Josh Grochow, former Omidyar Fellow, receives NSF CAREER Award

Grochow at the Santa Fe Institute circa 2014
June 9, 2021

Seven years ago, during his first year as an Omidyar Fellow at SFI, computer scientist Josh Grochow shared an office with physicist (and fellow Omidyar Fellow) Yoav Kallus. In conversations they revisited regularly during their tenure in Santa Fe, the two compared notes on the staggering diversity of situations, from quantum entanglement to the behavior of organisms to the group isomorphism problem, could be modeled and analyzed using the same concept: Higher-order interactions. These were natural connections to make in the academic, complexity-rich environment of SFI, says Grochow.
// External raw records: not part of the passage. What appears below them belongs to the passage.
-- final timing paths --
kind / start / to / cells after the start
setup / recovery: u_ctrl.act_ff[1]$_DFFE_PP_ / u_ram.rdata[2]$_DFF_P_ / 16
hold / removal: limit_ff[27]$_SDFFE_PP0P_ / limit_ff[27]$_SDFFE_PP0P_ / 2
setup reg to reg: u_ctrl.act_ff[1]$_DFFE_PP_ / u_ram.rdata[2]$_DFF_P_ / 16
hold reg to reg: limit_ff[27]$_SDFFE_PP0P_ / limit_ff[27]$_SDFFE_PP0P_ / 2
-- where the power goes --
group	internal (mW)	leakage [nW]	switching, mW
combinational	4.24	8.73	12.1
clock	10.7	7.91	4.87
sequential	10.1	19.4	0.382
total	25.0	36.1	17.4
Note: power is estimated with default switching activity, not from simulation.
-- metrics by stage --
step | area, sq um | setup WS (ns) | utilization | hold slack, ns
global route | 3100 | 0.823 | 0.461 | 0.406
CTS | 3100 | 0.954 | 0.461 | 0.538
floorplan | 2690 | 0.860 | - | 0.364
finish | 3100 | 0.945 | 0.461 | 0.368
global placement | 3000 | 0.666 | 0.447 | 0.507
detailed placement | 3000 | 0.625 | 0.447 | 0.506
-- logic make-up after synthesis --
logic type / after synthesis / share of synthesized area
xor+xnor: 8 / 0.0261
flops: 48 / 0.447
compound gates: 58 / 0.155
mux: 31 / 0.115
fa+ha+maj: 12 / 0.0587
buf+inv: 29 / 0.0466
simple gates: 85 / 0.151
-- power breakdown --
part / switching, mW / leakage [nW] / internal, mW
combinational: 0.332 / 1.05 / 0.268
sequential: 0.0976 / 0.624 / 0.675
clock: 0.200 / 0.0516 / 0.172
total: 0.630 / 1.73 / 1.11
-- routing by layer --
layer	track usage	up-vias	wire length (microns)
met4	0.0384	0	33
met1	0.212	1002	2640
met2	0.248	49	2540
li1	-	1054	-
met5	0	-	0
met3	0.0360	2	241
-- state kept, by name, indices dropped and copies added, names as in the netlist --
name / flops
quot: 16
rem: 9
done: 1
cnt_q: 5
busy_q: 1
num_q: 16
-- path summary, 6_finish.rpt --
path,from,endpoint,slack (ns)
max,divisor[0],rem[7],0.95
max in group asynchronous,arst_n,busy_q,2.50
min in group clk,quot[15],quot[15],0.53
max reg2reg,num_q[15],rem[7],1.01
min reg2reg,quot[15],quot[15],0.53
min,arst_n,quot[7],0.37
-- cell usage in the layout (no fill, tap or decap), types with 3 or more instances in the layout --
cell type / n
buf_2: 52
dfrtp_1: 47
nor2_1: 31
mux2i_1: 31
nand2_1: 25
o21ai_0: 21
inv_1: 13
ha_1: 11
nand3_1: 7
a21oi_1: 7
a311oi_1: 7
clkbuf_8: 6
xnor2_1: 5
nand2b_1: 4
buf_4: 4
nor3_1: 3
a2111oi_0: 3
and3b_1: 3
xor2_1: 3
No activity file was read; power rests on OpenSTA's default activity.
[src/design/wbb_pkg.sv]
// Shared types, widths and register indexes for the wraparound box blur.
// No dependencies; used by the top level, wbb_mean and wbb_chk.
package wbb_pkg;

	localparam int CH_W           = 8;
	localparam int NUM_CH         = 3;
	localparam int PIX_W          = CH_W * NUM_CH;
	localparam int RAD_W          = 2;
	localparam int DIM_W          = 9;
	localparam int CFG_DATA_W     = DIM_W;
	localparam int REG_IDX_W      = 2;
	localparam int MIN_DIM        = 8;
	localparam int MAX_RADIUS     = 3;
	localparam int DEF_MAX_WIDTH  = 256;
	localparam int DEF_MAX_HEIGHT = 256;
	localparam int RESET_RADIUS   = 1;
	localparam int RESET_DIM      = 256;
	localparam int SPAN_W         = RAD_W + 1;

	// widest window sum: (2*MAX_RADIUS+1)^2 full-scale pixels
	localparam int SUM_W = $clog2((2 * MAX_RADIUS + 1) * (2 * MAX_RADIUS + 1)
		* ((1 << CH_W) - 1) + 1);

	// mean = (sum * rcp) >> RCP_SHIFT, exact floor for every window sum
	localparam int RCP_W     = 17;
	localparam int RCP_SHIFT = 20;
	localparam int PROD_W    = SUM_W + RCP_W;

	typedef logic [NUM_CH-1:0][CH_W-1:0]  pix_t;   // [0] red, [1] green, [2] blue
	typedef logic [NUM_CH-1:0][SUM_W-1:0] sum3_t;

	typedef enum logic [REG_IDX_W-1:0] {
		REG_RADIUS = 2'd0,
		REG_WIDTH  = 2'd1,
		REG_HEIGHT = 2'd2
	} reg_idx_t;

	// ceil(2^RCP_SHIFT / (2r+1)^2); radius zero passes the sum through unscaled
	function automatic logic [RCP_W-1:0] recip_f(input logic [RAD_W-1:0] r);
		logic [RCP_W-1:0] m;
		case (r)
			2'd1:    m = 17'd116509;
			2'd2:    m = 17'd41944;
			2'd3:    m = 17'd21400;
			default: m = 17'd1;
		endcase
		return m;
	endfunction

endpackage
### src/rtl/ps2_mouse_packet_cursor_tracker.sv
`timescale 1ns / 1ps

// ps/2 mouse packet decoder and cursor tracker
// input stream: one controller byte per request, s_tuser marks a mouse-port
// byte; other bytes are taken and ignored. s_tready is low only while the
// two-entry command queue between decoder and cursor unit is full.
// the decoder resyncs on headers with bit 3 set and turns each complete
// packet into a colour request (button pressed) or a move request; packets
// with overflow are dropped.
// output stream: one result per move packet, with cursor, colour and window
// state after the move. the third byte of a packet puts its request into the
// queue at acceptance; its result then goes to m_tdata through the output register.
// throughput: one byte per cycle, sustained; a stalled m_tready holds the
// result and fills the queue, after which s_tready drops.
// reset: cursor 160,100, colour 1, window 50,50, screen 320x200, window
// area 100x50, decoder waiting for a header. the user must write registers through
// cfg_we/cfg_index/cfg_data only while the block is idle; the block does not enforce it.
module ps2_mouse_packet_cursor_tracker
(
    input  logic        clk,
    input  logic        rst_n,
    input  logic        s_tvalid,
    output logic        s_tready,
    input  logic [7:0]  s_tdata,   // data_byte
    input  logic        s_tuser,   // from_aux
    output logic        m_tvalid,
    input  logic        m_tready,
    output logic [55:0] m_tdata,   // cursor_x, cursor_y, cursor_color, window_x, window_y, pad
    input  logic        cfg_we,
    input  logic [1:0]  cfg_index,
    input  logic [9:0]  cfg_data
);

    ps2mt_pkg::cfg_t cfg_reg;
    ps2mt_pkg::cmd_t front_cmd, head_cmd;
    logic            front_push, q_full, q_not_empty, q_pop;

    logic [ps2mt_pkg::POS_W-1:0]   out_x, out_y;
    logic [ps2mt_pkg::COLOR_W-1:0] out_color;
    logic [ps2mt_pkg::WIN_W-1:0]   out_win_x, out_win_y;

    always_ff @(posedge clk or negedge rst_n)
    begin
        if (!rst_n)
        begin
            cfg_reg.screen_w <= ps2mt_pkg::SCREEN_W_RST;
            cfg_reg.screen_h <= ps2mt_pkg::SCREEN_H_RST;
            cfg_reg.window_w <= ps2mt_pkg::WINDOW_W_RST;
            cfg_reg.window_h <= ps2mt_pkg::WINDOW_H_RST;
        end
        else if (cfg_we)
        begin
            case (cfg_index)
                ps2mt_pkg::REG_SCREEN_W: cfg_reg.screen_w <= cfg_data;
                ps2mt_pkg::REG_SCREEN_H: cfg_reg.screen_h <= cfg_data;
                ps2mt_pkg::REG_WINDOW_W: cfg_reg.window_w <= cfg_data;
                ps2mt_pkg::REG_WINDOW_H: cfg_reg.window_h <= cfg_data;
                default:                 cfg_reg <= cfg_reg;
            endcase
        end
    end

    assign s_tready = !q_full;

    ps2mt_front u_front
    (
        .clk        (clk),
        .rst_n      (rst_n),
        .byte_valid (s_tvalid && s_tready),
        .from_aux   (s_tuser),
        .data_byte  (s_tdata),
        .cmd_push   (front_push),
        .cmd        (front_cmd)
    );

    ps2mt_queue u_queue
    (
        .clk       (clk),
        .rst_n     (rst_n),
        .push      (front_push),
        .push_cmd  (front_cmd),
        .full      (q_full),
        .pop       (q_pop),
        .not_empty (q_not_empty),
        .head      (head_cmd)
    );

    ps2mt_back u_back
    (
        .clk       (clk),
        .rst_n     (rst_n),
        .cfg       (cfg_reg),
        .cmd_valid (q_not_empty),
        .cmd       (head_cmd),
        .cmd_pop   (q_pop),
        .out_valid (m_tvalid),
        .out_ready (m_tready),
        .out_x     (out_x),
        .out_y     (out_y),
        .out_color (out_color),
        .out_win_x (out_win_x),
        .out_win_y (out_win_y)
    );

    assign m_tdata = {1'b0, out_win_y, out_win_x, out_color, out_y, out_x};

endmodule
People have long used networks to model a variety of phenomena, but networks represent relationships between members of a population as simple connections — the line between two nodes. Higher-order interactions allow for richer relationships. Social media provides one example: A group of people may form an online network, but the dynamics of their relationships may transcend the sum of the individual links (if some are related, or neighbors, or belong to the same religion, for example).

Now an assistant professor at the University of Colorado Boulder, Grochow continues to pursue ideas that emerged during his time at SFI. And earlier this year, he received some hefty support to continue that work: In February, the National Science Foundation announced he would receive its most prestigious grant for junior faculty members, a Faculty Early Career Development, or CAREER, award, which will fund the next five years of his research.
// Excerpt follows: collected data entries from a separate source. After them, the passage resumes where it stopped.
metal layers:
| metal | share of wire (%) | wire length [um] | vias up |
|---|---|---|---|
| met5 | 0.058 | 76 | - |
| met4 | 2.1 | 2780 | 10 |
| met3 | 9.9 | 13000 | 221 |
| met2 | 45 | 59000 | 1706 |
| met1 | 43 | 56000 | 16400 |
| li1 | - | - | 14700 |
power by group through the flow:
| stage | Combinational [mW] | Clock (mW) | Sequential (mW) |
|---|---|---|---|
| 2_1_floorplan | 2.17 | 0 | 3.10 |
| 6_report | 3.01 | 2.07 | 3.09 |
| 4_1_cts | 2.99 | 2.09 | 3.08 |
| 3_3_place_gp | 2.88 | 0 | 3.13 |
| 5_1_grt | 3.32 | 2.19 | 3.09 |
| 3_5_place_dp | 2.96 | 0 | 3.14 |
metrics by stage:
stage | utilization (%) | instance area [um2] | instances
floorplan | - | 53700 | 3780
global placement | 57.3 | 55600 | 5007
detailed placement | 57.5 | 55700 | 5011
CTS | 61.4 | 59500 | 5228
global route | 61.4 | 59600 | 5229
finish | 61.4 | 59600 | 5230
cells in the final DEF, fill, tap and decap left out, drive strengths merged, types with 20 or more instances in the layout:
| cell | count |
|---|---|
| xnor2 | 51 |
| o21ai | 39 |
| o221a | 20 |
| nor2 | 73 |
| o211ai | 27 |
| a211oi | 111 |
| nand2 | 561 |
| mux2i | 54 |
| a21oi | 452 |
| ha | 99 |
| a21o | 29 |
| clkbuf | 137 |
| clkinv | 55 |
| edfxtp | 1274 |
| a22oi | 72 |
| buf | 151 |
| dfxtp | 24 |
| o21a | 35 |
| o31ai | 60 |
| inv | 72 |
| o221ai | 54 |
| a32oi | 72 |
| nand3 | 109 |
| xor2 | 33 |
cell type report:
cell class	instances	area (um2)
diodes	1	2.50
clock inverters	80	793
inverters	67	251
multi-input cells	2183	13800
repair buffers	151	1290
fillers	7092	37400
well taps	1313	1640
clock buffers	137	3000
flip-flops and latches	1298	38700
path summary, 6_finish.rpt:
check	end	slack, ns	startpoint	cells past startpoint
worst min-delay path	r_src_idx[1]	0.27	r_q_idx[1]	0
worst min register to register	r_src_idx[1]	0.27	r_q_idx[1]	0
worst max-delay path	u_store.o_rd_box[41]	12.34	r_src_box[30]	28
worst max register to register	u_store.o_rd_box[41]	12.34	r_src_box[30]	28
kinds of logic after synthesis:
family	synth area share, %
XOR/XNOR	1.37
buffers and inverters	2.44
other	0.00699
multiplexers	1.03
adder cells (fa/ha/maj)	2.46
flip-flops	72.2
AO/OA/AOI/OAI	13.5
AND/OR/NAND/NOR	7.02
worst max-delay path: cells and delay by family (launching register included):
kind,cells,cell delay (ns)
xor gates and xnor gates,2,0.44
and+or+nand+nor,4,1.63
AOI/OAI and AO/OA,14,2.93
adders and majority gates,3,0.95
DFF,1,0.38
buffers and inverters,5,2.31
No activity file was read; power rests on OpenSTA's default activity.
===== src/design/c_amvs_pkg.sv =====
// Shared types, character codes and helpers of the metavariable substituter.
// No dependencies; imported by the lexer, the output buffer and the top level.
`timescale 1ns / 1ps

package c_amvs_pkg;

	localparam int unsigned MaxResults = 10;
	localparam int unsigned CountW     = $clog2(MaxResults + 1);

	// lexical mode of the scanner
	typedef enum logic [2:0] {
		MODE_CODE  = 3'd0,
		MODE_STR   = 3'd1,
		MODE_CHR   = 3'd2,
		MODE_LINE  = 3'd3,
		MODE_BLOCK = 3'd4
	} lex_mode_t;

	localparam logic [7:0] CH_DOLLAR = 8'h24;
	localparam logic [7:0] CH_DQUOTE = 8'h22;
	localparam logic [7:0] CH_SQUOTE = 8'h27;
	localparam logic [7:0] CH_BSLASH = 8'h5C;
	localparam logic [7:0] CH_SLASH  = 8'h2F;
	localparam logic [7:0] CH_STAR   = 8'h2A;
	localparam logic [7:0] CH_NL     = 8'h0A;
	localparam logic [7:0] CH_RPAREN = 8'h29;

	// capture prefix, first character in the top byte
	localparam int unsigned PrefixLen = 8;
	localparam logic [8*PrefixLen-1:0] CAP_PREFIX = "(*__cap_";

	// results of one input item, head byte at index 0
	typedef struct packed {
		logic [MaxResults-1:0][7:0] bytes;
		logic [CountW-1:0]          count;
		logic                       fin;
	} res_t;

	function automatic logic id_start(input logic [7:0] c);
		return (c >= 8'h61 && c <= 8'h7A) || (c >= 8'h41 && c <= 8'h5A) || (c == 8'h5F);
	endfunction

	function automatic logic id_cont(input logic [7:0] c);
		return id_start(c) || (c >= 8'h30 && c <= 8'h39);
	endfunction

endpackage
With the award, he will be investigating ways to use and optimize mathematical tools that probe higher-order interactions. These include hypergraphs (which unlike ordinary networks have edges that might connect multiple nodes) and tensors (mathematical descriptions of the relationships between groups of objects). He’s particularly focused on the isomorphism problem, which essentially asks, mathematically, whether or not two objects (like tensors, or algebraic groups, or even problems) have the same basic structure.

He’ll stay busy as a CAREER recipient. Even though higher-order network approaches have been around for decades, mathematicians and computer scientists are only just beginning to understand what they do and don’t reveal about the internal structure of a dataset. In addition to diving into problems like the isomorphism problem, Grochow says he wants to investigate broader issues facing the field. “What’s the basic language for talking about these things?” he asks. “What’s the fundamental theory?”